We are using KES 11.0.1.90 with KSC 10 and the Device Control functions to disable optical disc drives. In the past some USB devices create a virtual CD-ROM device to serve installers and drivers and adding them to the trusted devices list has always allowed them full function. This also lets us allow specific people access to specific devices without issue.
One of our departments wants to use a few hardware encrypted flash drives, Kingston IronKey D300 specifically, to transfer some internal data. This device mounts a small virtual CD-ROM and a flash drive as two separate drive letters. The unlocking software is contained on this small virtual disc, and without running it, the drive is unusable.
Adding the device to the trusted devices list allows the virtual CD-ROM device to mount and even allows me to browse its files, but when I run the unlock software, the splash screen shows then the program silently closes.

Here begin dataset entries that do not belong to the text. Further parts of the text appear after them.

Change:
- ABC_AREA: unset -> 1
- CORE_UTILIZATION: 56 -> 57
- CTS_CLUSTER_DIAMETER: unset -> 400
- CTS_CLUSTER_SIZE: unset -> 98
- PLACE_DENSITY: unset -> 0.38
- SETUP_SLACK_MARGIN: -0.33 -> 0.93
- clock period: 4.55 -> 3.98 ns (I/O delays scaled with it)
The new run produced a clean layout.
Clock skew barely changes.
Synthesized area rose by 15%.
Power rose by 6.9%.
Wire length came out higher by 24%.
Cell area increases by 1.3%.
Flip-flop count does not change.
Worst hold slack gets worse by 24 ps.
== v1 ==
==> flow/design.v <==
module JAM (
input CLK,
input RST,
output reg [2:0] W,
output reg [2:0] J,
input [6:0] Cost,
output [3:0] MatchCount,
output [9:0] MinCost,
output Valid );
parameter INIT  = 4'b0000;
parameter COMP  = 4'b0001;
parameter CHAN  = 4'b0010;
parameter FIND  = 4'b0011;
parameter EXCH  = 4'b0100;
parameter REV   = 4'b0101;
parameter GIVE  = 4'b0110;
parameter COUNT = 4'b0111;
parameter VALID = 4'b1000;
reg [3:0] curr_state;
reg [3:0] next_state;
parameter [0:3*128-1] mapTbl = {3'd7, 3'd6, 3'd5, 3'd6, 3'd4, 3'd6, 3'd5, 3'd6, 3'd3, 3'd6, 3'd5, 3'd6, 3'd4, 3'd6, 3'd5, 3'd6,
                            	3'd2, 3'd6, 3'd5, 3'd6, 3'd4, 3'd6, 3'd5, 3'd6, 3'd3, 3'd6, 3'd5, 3'd6, 3'd4, 3'd6, 3'd5, 3'd6,
                            	3'd1, 3'd6, 3'd5, 3'd6, 3'd4, 3'd6, 3'd5, 3'd6, 3'd3, 3'd6, 3'd5, 3'd6, 3'd4, 3'd6, 3'd5, 3'd6,
                	            3'd2, 3'd6, 3'd5, 3'd6, 3'd4, 3'd6, 3'd5, 3'd6, 3'd3, 3'd6, 3'd5, 3'd6, 3'd4, 3'd6, 3'd5, 3'd6,
                		  	    3'd0, 3'd6, 3'd5, 3'd6, 3'd4, 3'd6, 3'd5, 3'd6, 3'd3, 3'd6, 3'd5, 3'd6, 3'd4, 3'd6, 3'd5, 3'd6,
                			    3'd2, 3'd6, 3'd5, 3'd6, 3'd4, 3'd6, 3'd5, 3'd6, 3'd3, 3'd6, 3'd5, 3'd6, 3'd4, 3'd6, 3'd5, 3'd6,
                			    3'd1, 3'd6, 3'd5, 3'd6, 3'd4, 3'd6, 3'd5, 3'd6, 3'd3, 3'd6, 3'd5, 3'd6, 3'd4, 3'd6, 3'd5, 3'd6,
                				3'd2, 3'd6, 3'd5, 3'd6, 3'd4, 3'd6, 3'd5, 3'd6, 3'd3, 3'd6, 3'd5, 3'd6, 3'd4, 3'd6, 3'd5, 3'd6};
reg [0:6] compare;
reg [3:0] permutation [0:7];
reg [3:0] permutation_rot [0:7];
reg [3:0] permutation_ex [0:7];
reg [1:0] FIND_count;
wire [2:0] rot;
wire done;
reg [3:0] matchcount;
reg [9:0] mincost;
always@(posedge CLK) begin
	if(RST) curr_state <= INIT;
	else    curr_state <= next_state; 
end 
always@(*)begin
	case (curr_state)
	INIT  : next_state = COMP;
	COMP  : next_state = CHAN;  
	CHAN  : next_state = FIND;  
	FIND  : if(FIND_count==2) next_state = EXCH;  
	        else next_state = FIND;
	EXCH  : next_state = REV;  
	REV   : next_state = GIVE;  
	GIVE  : next_state = COUNT;
	COUNT : if(done) next_state = VALID;
			else next_state = COMP;
	VALID : next_state =  INIT;
	default : next_state = INIT;
	endcase
end
reg [3:0] count;
reg [9:0] cost;
reg start;
always@(posedge CLK) begin
	if(RST) start <= 0;
	else if(~RST) start <= 1;
	else start <= start;
end 
always@(posedge CLK) begin
	if(RST) begin
		W <= 0;
		J <= 0;
		count <= 1;
	end
	else begin
		W <= count >= 8 ? 0 : count;
		J <= permutation[count >= 8 ? 0 : count];
		if(count == 10) begin
			count <= 2;
			W <= 1;
			J <= permutation[1];
		end
		else begin
			count <= count + 1;
		end
	end
end
always@(posedge CLK) begin
	if(curr_state==INIT) begin
		mincost <= 10'd1023;
		matchcount <= 0;
		cost <= 0;
	end
	else if(start)begin
		cost <= cost + Cost;
		if(count == 10) begin
			if(cost < mincost)begin
				mincost <= cost;
				matchcount <= 1;
			end
			else if(cost == mincost)begin
				matchcount <= matchcount + 1;
			end
			cost <= 0;
		end
	end
end
assign MatchCount = matchcount;
assign MinCost = mincost;
always@(posedge CLK)begin
	if(curr_state == COMP) begin
		compare[6] <= permutation[6] < permutation[7];
		compare[5] <= permutation[5] < permutation[6];
		compare[4] <= permutation[4] < permutation[5];
		compare[3] <= permutation[3] < permutation[4];
		compare[2] <= permutation[2] < permutation[3];
		compare[1] <= permutation[1] < permutation[2];
		compare[0] <= permutation[0] < permutation[1];
	end
end
assign rot = mapTbl[compare*3+:3];
always @(posedge CLK) begin
	if(curr_state == CHAN) begin
  		permutation_rot[0] <= 0<=rot || (0>rot && permutation[0]<permutation[rot]) ? 8 : permutation[0];
  		permutation_rot[1] <= 1<=rot || (1>rot && permutation[1]<permutation[rot]) ? 8 : permutation[1];
  		permutation_rot[2] <= 2<=rot || (2>rot && permutation[2]<permutation[rot]) ? 8 : permutation[2];
  		permutation_rot[3] <= 3<=rot || (3>rot && permutation[3]<permutation[rot]) ? 8 : permutation[3];
  		permutation_rot[4] <= 4<=rot || (4>rot && permutation[4]<permutation[rot]) ? 8 : permutation[4];
  		permutation_rot[5] <= 5<=rot || (5>rot && permutation[5]<permutation[rot]) ? 8 : permutation[5];
  		permutation_rot[6] <= 6<=rot || (6>rot && permutation[6]<permutation[rot]) ? 8 : permutation[6];
  		permutation_rot[7] <= 7<=rot || (7>rot && permutation[7]<permutation[rot]) ? 8 : permutation[7];
  	end
end
reg [2:0] minIdx1;
reg [2:0] minIdx2;
reg [2:0] minIdx3;
reg [2:0] minIdx4;
reg [2:0] minIdx11;
reg [2:0] minIdx22;
reg [2:0] minIdx;
always@(posedge CLK)begin
	if(curr_state==INIT) begin
		FIND_count <= 0;
	end
	if(curr_state==FIND && FIND_count==0)begin
		minIdx4 <= permutation_rot[7] > permutation_rot[6] ? 6 : 7;
		minIdx3 <= permutation_rot[5] > permutation_rot[4] ? 4 : 5;
		minIdx2 <= permutation_rot[3] > permutation_rot[2] ? 2 : 3;
		minIdx1 <= permutation_rot[1] > permutation_rot[0] ? 0 : 1;
		FIND_count <= 1;
	end
	else if(curr_state==FIND && FIND_count==1)begin
		minIdx22 <= permutation_rot[minIdx4] > permutation_rot[minIdx3] ? minIdx3 : minIdx4;
		minIdx11 <= permutation_rot[minIdx2] > permutation_rot[minIdx1] ? minIdx1 : minIdx2;
		FIND_count <= 2;
	end
	else if(curr_state==FIND && FIND_count==2)begin
		minIdx <= permutation_rot[minIdx22] > permutation_rot[minIdx11] ? minIdx11 : minIdx22;
		FIND_count <= 0;
	end
	else begin
		FIND_count <= 0;
	end
end
always@(posedge CLK) begin
	if(curr_state==COMP) begin
		permutation_ex[0] <= permutation[0];
		permutation_ex[1] <= permutation[1];
		permutation_ex[2] <= permutation[2];
		permutation_ex[3] <= permutation[3];
		permutation_ex[4] <= permutation[4];
		permutation_ex[5] <= permutation[5];
		permutation_ex[6] <= permutation[6];
		permutation_ex[7] <= permutation[7];
	end
	else if(curr_state==EXCH) begin
		permutation_ex[rot] <= permutation[minIdx];
		permutation_ex[minIdx] <= permutation[rot];
	end
	else if(curr_state == REV)begin
		if(0>rot)
			permutation_ex[0] <= permutation_ex[7-(0-rot-1)];
		if(1>rot)
			permutation_ex[1] <= permutation_ex[7-(1-rot-1)];
		if(2>rot)
			permutation_ex[2] <= permutation_ex[7-(2-rot-1)];
		if(3>rot)
			permutation_ex[3] <= permutation_ex[7-(3-rot-1)];
		if(4>rot)
			permutation_ex[4] <= permutation_ex[7-(4-rot-1)];
		if(5>rot)
			permutation_ex[5] <= permutation_ex[7-(5-rot-1)];
		if(6>rot)
			permutation_ex[6] <= permutation_ex[7-(6-rot-1)];
		if(7>rot)
			permutation_ex[7] <= permutation_ex[7-(7-rot-1)];
	end
end
always@(posedge CLK)begin
	if(curr_state == INIT) begin
		permutation[0] <= 0;
		permutation[1] <= 1;
		permutation[2] <= 2;
		permutation[3] <= 3;
		permutation[4] <= 4;
		permutation[5] <= 5;
		permutation[6] <= 6;
		permutation[7] <= 7;
	end
	else if(curr_state == GIVE) begin
		permutation[0] <= permutation_ex[0];
		permutation[1] <= permutation_ex[1];
		permutation[2] <= permutation_ex[2];
		permutation[3] <= permutation_ex[3];
		permutation[4] <= permutation_ex[4];
		permutation[5] <= permutation_ex[5];
		permutation[6] <= permutation_ex[6];
		permutation[7] <= permutation_ex[7];
	end
end
assign done = compare==0;
assign Valid = (curr_state == VALID);
endmodule
Settings: LEC_CHECK=0, ABC_AREA=1, CAP_MARGIN=20, CELL_PAD_IN_SITES_GLOBAL_PLACEMENT=0, CORE_MARGIN=2, CORE_UTILIZATION=72, CTS_CLUSTER_SIZE=44, GPL_ROUTABILITY_DRIVEN=1, MAX_ROUTING_LAYER=met5, PLACE_DENSITY=0.82, SLEW_MARGIN=30, TNS_END_PERCENT=45; clock period 4.9 ns.
run.sh (not shown) runs the stock make flow with config.mk's settings and CLKGATE_MAP_FILE=.
v1: all stages done; final checks FAILED (negative setup slack).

Running this unlock program on a computer with optical drives unrestricted allows full normal operation, and allowing all optical drives on the initial computer also allows it to run without issue. While the virtual CD-ROM is trusted but not working, the autorun.ini file does not process properly, as the drive letter icon remains default. While functioning properly it shows a custom drive icon applied by the autorun.inf.
I can't see any other devices added outside of the virtual CD and base storage device, and I haven't been able to find anything in the system logs nor in the KSC Event logs being blocked when it fails. Am I missing something, or is this a compatibility issue with the KES device control driver?